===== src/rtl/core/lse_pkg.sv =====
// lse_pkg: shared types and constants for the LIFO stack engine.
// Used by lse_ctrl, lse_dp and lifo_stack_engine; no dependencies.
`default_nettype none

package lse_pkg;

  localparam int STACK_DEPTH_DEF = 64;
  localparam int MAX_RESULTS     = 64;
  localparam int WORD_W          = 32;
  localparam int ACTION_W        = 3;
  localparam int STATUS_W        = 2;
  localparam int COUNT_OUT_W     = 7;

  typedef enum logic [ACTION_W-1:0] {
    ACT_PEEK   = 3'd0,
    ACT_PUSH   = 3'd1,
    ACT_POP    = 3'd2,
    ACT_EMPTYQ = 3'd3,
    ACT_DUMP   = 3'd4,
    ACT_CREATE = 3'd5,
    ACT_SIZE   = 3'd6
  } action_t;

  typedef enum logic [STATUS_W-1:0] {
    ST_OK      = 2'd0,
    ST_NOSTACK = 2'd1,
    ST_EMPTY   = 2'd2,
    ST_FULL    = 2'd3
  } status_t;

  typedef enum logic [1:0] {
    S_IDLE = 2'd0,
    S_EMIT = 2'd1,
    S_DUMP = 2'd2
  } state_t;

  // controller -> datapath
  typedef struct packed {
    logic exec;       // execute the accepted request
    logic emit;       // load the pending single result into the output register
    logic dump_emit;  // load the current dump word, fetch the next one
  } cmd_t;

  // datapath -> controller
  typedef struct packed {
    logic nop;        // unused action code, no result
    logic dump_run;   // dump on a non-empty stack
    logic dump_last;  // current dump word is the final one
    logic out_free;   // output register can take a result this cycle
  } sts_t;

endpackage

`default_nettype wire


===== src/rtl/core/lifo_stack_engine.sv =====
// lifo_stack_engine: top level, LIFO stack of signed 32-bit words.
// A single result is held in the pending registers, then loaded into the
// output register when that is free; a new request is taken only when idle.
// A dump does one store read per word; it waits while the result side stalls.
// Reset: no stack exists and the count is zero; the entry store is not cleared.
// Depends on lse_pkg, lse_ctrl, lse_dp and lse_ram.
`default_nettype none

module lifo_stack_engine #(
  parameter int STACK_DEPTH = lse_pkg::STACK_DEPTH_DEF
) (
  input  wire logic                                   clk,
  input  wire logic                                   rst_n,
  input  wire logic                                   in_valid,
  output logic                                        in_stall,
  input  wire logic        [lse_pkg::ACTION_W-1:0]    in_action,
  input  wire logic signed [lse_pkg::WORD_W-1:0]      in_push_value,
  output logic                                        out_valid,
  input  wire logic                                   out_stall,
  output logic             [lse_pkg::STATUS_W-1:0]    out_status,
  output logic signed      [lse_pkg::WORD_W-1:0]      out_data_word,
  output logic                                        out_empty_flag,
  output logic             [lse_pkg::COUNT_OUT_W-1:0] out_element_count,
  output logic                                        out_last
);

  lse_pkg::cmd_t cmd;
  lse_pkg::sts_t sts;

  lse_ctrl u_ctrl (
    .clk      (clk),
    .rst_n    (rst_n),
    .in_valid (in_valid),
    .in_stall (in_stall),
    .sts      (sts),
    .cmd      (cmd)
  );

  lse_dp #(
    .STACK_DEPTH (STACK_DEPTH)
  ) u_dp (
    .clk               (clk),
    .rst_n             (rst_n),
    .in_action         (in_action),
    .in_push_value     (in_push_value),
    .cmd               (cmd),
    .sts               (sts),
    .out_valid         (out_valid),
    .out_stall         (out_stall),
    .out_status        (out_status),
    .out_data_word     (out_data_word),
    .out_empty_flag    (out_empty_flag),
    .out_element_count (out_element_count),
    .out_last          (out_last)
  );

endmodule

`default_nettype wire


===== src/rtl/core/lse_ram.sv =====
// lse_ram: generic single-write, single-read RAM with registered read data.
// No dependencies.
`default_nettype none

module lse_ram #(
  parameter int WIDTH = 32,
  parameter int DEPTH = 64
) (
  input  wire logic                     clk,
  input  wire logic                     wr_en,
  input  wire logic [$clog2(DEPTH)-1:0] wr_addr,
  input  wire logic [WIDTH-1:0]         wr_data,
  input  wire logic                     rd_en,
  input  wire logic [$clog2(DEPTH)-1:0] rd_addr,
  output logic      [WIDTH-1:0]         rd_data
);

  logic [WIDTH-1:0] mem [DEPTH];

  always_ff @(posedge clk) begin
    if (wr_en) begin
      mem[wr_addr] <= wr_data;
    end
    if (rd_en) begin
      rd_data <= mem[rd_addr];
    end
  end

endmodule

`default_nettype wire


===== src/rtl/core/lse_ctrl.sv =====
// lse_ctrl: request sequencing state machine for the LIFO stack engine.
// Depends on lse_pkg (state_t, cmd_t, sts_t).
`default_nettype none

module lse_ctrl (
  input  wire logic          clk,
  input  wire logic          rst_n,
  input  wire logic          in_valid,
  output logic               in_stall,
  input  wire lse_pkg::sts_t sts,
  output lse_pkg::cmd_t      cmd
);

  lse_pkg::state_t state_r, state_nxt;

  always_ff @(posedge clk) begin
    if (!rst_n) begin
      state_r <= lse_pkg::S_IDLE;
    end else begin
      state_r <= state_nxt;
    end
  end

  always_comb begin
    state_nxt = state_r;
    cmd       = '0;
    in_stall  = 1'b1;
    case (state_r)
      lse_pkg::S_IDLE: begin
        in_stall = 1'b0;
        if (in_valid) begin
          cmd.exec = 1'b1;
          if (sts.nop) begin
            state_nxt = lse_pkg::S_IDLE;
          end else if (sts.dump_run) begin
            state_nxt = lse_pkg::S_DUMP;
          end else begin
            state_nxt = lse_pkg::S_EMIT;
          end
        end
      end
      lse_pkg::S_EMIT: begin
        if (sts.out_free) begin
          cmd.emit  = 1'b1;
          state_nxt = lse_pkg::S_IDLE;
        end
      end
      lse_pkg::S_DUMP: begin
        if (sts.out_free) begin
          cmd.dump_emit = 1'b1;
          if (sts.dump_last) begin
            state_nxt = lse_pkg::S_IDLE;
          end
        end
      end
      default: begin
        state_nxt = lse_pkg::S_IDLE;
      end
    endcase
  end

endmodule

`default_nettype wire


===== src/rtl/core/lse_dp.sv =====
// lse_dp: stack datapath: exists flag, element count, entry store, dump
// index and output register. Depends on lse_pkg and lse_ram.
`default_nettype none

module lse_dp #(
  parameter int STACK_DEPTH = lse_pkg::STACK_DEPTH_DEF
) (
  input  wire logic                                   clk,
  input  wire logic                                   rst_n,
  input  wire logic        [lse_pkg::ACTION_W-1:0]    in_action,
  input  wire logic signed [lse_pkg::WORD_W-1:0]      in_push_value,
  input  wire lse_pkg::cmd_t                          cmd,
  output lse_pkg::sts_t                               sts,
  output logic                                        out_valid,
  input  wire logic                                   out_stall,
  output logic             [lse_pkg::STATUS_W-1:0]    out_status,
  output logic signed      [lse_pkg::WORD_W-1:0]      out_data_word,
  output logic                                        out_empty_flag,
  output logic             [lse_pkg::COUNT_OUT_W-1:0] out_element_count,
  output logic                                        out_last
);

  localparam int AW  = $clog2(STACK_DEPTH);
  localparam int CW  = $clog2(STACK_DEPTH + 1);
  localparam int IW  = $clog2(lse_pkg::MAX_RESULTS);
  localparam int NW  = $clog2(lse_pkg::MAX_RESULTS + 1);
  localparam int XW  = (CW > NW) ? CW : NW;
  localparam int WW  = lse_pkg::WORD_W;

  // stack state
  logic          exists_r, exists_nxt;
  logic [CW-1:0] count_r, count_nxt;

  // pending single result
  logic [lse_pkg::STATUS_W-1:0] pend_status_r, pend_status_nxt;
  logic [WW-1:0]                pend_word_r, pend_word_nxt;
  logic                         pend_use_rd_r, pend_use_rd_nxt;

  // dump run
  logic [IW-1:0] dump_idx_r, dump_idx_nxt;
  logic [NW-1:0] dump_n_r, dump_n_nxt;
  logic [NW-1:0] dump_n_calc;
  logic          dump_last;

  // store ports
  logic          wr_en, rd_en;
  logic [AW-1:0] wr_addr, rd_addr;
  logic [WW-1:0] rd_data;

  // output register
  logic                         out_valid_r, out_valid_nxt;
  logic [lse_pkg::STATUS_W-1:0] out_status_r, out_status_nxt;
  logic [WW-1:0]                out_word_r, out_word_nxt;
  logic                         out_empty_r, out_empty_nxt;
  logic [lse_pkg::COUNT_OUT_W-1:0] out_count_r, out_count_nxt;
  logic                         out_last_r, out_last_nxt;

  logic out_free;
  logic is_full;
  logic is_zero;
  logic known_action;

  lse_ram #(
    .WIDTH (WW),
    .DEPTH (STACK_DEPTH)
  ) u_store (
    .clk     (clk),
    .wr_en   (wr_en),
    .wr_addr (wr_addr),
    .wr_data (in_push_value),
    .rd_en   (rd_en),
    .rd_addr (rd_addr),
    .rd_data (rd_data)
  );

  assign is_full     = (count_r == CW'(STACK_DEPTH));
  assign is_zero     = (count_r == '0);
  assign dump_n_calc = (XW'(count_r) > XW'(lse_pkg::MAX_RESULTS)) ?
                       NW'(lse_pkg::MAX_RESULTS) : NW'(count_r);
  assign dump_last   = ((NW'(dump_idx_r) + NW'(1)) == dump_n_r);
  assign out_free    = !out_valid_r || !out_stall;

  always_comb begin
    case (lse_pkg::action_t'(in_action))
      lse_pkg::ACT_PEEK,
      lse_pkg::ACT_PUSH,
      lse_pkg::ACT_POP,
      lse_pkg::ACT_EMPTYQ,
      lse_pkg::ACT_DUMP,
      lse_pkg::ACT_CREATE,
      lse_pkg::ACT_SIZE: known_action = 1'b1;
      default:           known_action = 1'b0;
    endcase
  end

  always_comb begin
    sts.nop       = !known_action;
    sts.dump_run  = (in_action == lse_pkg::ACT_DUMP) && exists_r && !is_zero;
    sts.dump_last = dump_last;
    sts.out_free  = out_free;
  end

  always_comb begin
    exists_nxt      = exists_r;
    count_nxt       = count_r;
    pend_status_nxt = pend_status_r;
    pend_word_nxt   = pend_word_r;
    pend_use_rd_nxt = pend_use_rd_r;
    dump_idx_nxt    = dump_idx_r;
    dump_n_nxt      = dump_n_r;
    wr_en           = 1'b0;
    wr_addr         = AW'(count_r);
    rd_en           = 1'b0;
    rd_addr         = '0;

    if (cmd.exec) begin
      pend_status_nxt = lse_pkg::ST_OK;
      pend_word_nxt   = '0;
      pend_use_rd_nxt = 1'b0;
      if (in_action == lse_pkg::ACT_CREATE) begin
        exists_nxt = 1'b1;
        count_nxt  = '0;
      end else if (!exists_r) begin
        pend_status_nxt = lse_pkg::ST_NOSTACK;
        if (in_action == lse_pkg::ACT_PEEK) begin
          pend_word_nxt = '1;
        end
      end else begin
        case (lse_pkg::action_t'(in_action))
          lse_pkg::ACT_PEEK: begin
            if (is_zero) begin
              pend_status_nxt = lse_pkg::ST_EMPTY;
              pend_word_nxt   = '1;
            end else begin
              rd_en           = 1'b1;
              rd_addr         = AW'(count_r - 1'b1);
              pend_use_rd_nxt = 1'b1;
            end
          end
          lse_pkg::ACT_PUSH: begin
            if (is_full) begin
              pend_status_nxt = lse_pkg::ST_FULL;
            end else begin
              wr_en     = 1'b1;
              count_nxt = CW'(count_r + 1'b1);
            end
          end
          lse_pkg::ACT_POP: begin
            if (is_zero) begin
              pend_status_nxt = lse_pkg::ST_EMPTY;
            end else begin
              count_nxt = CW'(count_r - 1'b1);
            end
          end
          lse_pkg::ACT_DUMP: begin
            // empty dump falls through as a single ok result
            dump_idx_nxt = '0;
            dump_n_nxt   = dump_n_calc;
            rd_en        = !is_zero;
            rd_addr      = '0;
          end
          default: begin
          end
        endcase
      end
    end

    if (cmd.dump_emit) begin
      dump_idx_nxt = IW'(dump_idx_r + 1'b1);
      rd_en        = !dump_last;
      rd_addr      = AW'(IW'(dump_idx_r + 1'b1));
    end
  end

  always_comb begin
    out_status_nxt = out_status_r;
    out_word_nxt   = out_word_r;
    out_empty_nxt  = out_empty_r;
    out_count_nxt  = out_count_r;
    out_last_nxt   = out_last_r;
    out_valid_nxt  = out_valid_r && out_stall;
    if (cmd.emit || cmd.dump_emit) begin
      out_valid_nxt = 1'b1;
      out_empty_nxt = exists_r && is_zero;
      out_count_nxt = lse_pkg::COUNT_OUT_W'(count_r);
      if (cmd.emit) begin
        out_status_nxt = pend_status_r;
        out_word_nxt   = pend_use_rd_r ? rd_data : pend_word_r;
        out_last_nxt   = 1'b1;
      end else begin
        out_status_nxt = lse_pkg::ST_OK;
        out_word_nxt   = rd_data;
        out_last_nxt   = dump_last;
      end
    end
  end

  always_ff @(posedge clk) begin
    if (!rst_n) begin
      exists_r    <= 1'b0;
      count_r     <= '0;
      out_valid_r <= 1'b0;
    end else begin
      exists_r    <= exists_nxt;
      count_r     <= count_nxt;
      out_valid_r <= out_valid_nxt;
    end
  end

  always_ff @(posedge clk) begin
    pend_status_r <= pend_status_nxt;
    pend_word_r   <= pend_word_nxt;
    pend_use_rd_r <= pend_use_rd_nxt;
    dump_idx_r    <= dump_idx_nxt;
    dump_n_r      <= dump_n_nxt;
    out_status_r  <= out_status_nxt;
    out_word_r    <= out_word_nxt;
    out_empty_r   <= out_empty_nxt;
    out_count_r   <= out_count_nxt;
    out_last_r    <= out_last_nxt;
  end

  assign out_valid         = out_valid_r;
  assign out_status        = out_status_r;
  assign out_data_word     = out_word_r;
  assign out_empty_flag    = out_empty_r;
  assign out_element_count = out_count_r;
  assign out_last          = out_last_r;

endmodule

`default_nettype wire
● ● ● ● ● ● ●
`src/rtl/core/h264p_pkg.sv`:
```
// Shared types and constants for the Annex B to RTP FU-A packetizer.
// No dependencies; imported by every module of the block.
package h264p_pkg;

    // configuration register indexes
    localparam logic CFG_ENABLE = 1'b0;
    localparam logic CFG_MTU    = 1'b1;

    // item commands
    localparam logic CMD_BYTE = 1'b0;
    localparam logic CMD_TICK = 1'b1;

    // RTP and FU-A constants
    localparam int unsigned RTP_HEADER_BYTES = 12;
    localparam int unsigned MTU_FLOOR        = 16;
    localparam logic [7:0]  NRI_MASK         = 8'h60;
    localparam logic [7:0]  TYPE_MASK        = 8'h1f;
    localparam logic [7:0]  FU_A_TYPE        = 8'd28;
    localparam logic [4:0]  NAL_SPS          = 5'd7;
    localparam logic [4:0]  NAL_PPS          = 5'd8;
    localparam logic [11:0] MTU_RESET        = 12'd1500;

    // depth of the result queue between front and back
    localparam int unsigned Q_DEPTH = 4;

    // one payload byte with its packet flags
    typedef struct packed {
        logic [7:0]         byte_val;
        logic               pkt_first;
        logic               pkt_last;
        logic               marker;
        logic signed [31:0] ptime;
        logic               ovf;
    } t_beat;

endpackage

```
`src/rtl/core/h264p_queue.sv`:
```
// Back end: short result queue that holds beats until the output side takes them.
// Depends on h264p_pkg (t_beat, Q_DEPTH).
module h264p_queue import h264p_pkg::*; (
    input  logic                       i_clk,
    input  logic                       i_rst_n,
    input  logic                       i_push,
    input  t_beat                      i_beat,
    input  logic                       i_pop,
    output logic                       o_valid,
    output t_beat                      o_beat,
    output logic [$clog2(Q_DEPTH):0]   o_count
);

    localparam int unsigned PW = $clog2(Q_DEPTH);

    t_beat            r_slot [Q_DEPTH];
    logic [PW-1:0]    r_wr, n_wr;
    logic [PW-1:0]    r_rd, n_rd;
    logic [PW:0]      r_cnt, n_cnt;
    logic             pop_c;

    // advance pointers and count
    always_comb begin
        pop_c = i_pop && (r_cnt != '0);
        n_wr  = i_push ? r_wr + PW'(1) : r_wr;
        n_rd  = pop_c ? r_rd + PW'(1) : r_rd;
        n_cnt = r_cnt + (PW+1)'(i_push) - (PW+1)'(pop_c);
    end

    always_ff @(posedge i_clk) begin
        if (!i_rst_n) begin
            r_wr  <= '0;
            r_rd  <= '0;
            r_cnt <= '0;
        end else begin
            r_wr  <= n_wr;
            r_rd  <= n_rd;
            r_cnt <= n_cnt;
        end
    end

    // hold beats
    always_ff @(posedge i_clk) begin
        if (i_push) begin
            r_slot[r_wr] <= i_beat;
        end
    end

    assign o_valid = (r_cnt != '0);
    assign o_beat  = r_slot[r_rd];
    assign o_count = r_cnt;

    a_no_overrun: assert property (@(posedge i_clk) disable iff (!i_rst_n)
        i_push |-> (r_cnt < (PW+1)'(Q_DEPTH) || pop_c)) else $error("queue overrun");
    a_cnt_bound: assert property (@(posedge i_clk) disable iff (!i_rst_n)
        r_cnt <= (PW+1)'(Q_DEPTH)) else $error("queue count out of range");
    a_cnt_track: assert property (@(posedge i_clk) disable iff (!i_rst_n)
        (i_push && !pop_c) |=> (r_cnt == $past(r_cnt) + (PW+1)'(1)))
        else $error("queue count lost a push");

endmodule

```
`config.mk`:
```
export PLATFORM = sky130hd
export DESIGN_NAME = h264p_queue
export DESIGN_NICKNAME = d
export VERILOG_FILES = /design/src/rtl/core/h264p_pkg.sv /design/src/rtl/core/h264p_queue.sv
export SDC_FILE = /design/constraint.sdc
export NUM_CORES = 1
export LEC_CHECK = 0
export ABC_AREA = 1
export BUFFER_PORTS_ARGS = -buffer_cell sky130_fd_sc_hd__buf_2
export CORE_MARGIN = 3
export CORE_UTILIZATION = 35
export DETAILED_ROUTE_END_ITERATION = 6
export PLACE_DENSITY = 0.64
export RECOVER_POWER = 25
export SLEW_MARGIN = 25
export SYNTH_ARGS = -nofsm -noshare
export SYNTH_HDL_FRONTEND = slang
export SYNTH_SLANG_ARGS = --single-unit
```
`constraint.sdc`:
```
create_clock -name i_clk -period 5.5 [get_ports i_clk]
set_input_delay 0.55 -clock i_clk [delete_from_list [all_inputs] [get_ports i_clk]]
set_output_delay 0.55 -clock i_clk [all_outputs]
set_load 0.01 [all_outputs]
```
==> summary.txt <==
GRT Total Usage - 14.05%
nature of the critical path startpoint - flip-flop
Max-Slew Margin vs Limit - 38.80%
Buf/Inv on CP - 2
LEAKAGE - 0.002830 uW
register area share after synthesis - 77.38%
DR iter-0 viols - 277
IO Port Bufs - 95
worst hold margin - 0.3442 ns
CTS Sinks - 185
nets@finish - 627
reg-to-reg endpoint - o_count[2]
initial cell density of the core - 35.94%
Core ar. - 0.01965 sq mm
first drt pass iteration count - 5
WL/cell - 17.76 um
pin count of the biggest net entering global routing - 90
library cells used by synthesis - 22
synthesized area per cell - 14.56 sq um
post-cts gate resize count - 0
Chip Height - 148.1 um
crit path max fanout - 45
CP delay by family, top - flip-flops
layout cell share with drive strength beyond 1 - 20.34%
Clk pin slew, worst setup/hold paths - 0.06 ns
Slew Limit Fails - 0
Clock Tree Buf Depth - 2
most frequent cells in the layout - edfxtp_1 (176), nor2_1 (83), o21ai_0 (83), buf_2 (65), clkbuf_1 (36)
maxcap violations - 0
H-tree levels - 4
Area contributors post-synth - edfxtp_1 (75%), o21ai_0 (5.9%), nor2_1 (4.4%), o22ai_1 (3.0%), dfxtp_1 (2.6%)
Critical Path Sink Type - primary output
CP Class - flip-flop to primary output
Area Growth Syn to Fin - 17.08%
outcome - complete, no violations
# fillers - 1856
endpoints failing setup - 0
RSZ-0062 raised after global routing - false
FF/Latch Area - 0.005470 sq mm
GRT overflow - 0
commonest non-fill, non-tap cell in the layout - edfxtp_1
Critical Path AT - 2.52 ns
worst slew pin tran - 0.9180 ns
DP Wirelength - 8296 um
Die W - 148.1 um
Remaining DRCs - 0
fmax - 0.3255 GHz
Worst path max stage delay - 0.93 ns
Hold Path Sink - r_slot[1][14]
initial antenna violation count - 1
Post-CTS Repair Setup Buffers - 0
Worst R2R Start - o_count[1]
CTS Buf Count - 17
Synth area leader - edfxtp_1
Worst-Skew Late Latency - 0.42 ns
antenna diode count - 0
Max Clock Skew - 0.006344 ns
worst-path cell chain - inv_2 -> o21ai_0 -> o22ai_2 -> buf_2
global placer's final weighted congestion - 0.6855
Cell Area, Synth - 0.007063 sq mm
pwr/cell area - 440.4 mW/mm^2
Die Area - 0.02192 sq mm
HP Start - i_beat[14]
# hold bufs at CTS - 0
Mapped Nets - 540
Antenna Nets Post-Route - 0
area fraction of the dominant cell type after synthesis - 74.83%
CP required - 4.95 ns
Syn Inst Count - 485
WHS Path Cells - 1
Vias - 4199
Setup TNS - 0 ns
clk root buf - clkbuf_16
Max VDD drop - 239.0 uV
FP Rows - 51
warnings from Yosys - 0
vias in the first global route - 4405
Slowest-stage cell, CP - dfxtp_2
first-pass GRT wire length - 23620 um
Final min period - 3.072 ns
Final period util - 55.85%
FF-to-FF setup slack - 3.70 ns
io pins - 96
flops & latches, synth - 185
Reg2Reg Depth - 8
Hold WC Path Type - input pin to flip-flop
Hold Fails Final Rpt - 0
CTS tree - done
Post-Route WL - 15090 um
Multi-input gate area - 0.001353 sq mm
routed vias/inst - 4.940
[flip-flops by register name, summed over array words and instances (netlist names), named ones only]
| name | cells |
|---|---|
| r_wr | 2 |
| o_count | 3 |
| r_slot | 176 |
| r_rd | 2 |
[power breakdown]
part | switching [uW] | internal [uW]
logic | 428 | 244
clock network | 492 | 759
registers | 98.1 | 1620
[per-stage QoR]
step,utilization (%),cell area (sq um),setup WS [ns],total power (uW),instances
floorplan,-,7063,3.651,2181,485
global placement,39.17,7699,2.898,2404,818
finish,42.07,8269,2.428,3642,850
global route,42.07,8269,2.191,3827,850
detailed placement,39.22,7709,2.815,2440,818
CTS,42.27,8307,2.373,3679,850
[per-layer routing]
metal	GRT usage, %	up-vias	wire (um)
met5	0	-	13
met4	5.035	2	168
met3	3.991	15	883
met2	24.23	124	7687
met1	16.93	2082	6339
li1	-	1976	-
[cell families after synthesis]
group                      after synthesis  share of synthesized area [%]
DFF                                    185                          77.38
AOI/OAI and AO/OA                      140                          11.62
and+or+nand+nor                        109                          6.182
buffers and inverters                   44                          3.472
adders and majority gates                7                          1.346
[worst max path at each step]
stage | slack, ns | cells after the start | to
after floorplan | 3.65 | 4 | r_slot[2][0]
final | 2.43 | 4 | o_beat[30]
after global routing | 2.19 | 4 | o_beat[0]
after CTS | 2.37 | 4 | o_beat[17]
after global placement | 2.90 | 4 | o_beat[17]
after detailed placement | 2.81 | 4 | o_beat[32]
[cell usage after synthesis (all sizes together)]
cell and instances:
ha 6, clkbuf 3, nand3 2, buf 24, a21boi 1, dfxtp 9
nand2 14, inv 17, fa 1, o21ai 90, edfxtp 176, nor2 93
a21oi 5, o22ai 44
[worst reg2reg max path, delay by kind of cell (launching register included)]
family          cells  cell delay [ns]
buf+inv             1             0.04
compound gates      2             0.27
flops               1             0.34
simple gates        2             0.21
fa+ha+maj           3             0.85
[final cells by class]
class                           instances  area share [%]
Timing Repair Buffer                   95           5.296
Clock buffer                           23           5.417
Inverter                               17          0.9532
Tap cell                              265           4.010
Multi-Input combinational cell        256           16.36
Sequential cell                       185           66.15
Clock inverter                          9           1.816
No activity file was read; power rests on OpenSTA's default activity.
● ● ● ● ● ● ●
Your answer should be one number: how many lines of the listing include the word "Limit".

2